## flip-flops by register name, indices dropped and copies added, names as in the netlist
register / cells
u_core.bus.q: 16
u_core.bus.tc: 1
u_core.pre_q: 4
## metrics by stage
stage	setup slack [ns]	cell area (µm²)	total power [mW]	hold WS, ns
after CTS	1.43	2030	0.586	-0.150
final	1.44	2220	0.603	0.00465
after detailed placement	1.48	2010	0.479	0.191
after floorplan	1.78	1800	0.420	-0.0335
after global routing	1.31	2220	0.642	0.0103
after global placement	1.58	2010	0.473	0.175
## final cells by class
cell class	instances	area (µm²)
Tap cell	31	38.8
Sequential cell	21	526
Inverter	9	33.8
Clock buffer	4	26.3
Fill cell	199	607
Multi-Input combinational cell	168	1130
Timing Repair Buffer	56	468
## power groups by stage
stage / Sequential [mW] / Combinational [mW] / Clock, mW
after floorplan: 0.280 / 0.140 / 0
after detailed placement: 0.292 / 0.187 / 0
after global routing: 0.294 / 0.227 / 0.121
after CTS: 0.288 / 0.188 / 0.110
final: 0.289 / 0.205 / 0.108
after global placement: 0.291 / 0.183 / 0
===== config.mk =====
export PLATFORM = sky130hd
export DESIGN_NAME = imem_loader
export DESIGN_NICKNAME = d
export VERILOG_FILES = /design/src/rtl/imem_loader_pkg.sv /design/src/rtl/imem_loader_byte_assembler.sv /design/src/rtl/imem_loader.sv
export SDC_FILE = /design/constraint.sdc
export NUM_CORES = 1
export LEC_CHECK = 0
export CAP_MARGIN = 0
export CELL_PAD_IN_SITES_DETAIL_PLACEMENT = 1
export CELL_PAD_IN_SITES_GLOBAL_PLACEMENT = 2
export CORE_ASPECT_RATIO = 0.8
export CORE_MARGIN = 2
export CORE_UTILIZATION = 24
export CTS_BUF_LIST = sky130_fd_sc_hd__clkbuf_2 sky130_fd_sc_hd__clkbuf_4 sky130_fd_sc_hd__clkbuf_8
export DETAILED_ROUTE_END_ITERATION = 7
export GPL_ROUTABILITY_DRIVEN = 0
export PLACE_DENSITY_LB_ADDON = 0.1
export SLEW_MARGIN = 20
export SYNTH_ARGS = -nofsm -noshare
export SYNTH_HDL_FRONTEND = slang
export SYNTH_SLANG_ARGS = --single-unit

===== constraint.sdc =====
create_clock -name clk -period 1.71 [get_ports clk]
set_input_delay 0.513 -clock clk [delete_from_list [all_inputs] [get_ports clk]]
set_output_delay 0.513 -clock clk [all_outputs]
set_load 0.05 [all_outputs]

▬▬▬▬▬▬▬▬▬▬

Your assignment:
Would you reproduce every record above exactly as it appears?

Solution:
## flip-flops by register name, indices dropped and copies added, names as in the netlist
register / cells
u_core.bus.q: 16
u_core.bus.tc: 1
u_core.pre_q: 4
## metrics by stage
stage	setup slack [ns]	cell area (µm²)	total power [mW]	hold WS, ns
after CTS	1.43	2030	0.586	-0.150
final	1.44	2220	0.603	0.00465
after detailed placement	1.48	2010	0.479	0.191
after floorplan	1.78	1800	0.420	-0.0335
after global routing	1.31	2220	0.642	0.0103
after global placement	1.58	2010	0.473	0.175
## final cells by class
cell class	instances	area (µm²)
Tap cell	31	38.8
Sequential cell	21	526
Inverter	9	33.8
Clock buffer	4	26.3
Fill cell	199	607
Multi-Input combinational cell	168	1130
Timing Repair Buffer	56	468
## power groups by stage
stage / Sequential [mW] / Combinational [mW] / Clock, mW
after floorplan: 0.280 / 0.140 / 0
after detailed placement: 0.292 / 0.187 / 0
after global routing: 0.294 / 0.227 / 0.121
after CTS: 0.288 / 0.188 / 0.110
final: 0.289 / 0.205 / 0.108
after global placement: 0.291 / 0.183 / 0
===== config.mk =====
export PLATFORM = sky130hd
export DESIGN_NAME = imem_loader
export DESIGN_NICKNAME = d
export VERILOG_FILES = /design/src/rtl/imem_loader_pkg.sv /design/src/rtl/imem_loader_byte_assembler.sv /design/src/rtl/imem_loader.sv
export SDC_FILE = /design/constraint.sdc
export NUM_CORES = 1
export LEC_CHECK = 0
export CAP_MARGIN = 0
export CELL_PAD_IN_SITES_DETAIL_PLACEMENT = 1
export CELL_PAD_IN_SITES_GLOBAL_PLACEMENT = 2
export CORE_ASPECT_RATIO = 0.8
export CORE_MARGIN = 2
export CORE_UTILIZATION = 24
export CTS_BUF_LIST = sky130_fd_sc_hd__clkbuf_2 sky130_fd_sc_hd__clkbuf_4 sky130_fd_sc_hd__clkbuf_8
export DETAILED_ROUTE_END_ITERATION = 7
export GPL_ROUTABILITY_DRIVEN = 0
export PLACE_DENSITY_LB_ADDON = 0.1
export SLEW_MARGIN = 20
export SYNTH_ARGS = -nofsm -noshare
export SYNTH_HDL_FRONTEND = slang
export SYNTH_SLANG_ARGS = --single-unit

===== constraint.sdc =====
create_clock -name clk -period 1.71 [get_ports clk]
set_input_delay 0.513 -clock clk [delete_from_list [all_inputs] [get_ports clk]]
set_output_delay 0.513 -clock clk [all_outputs]
set_load 0.05 [all_outputs]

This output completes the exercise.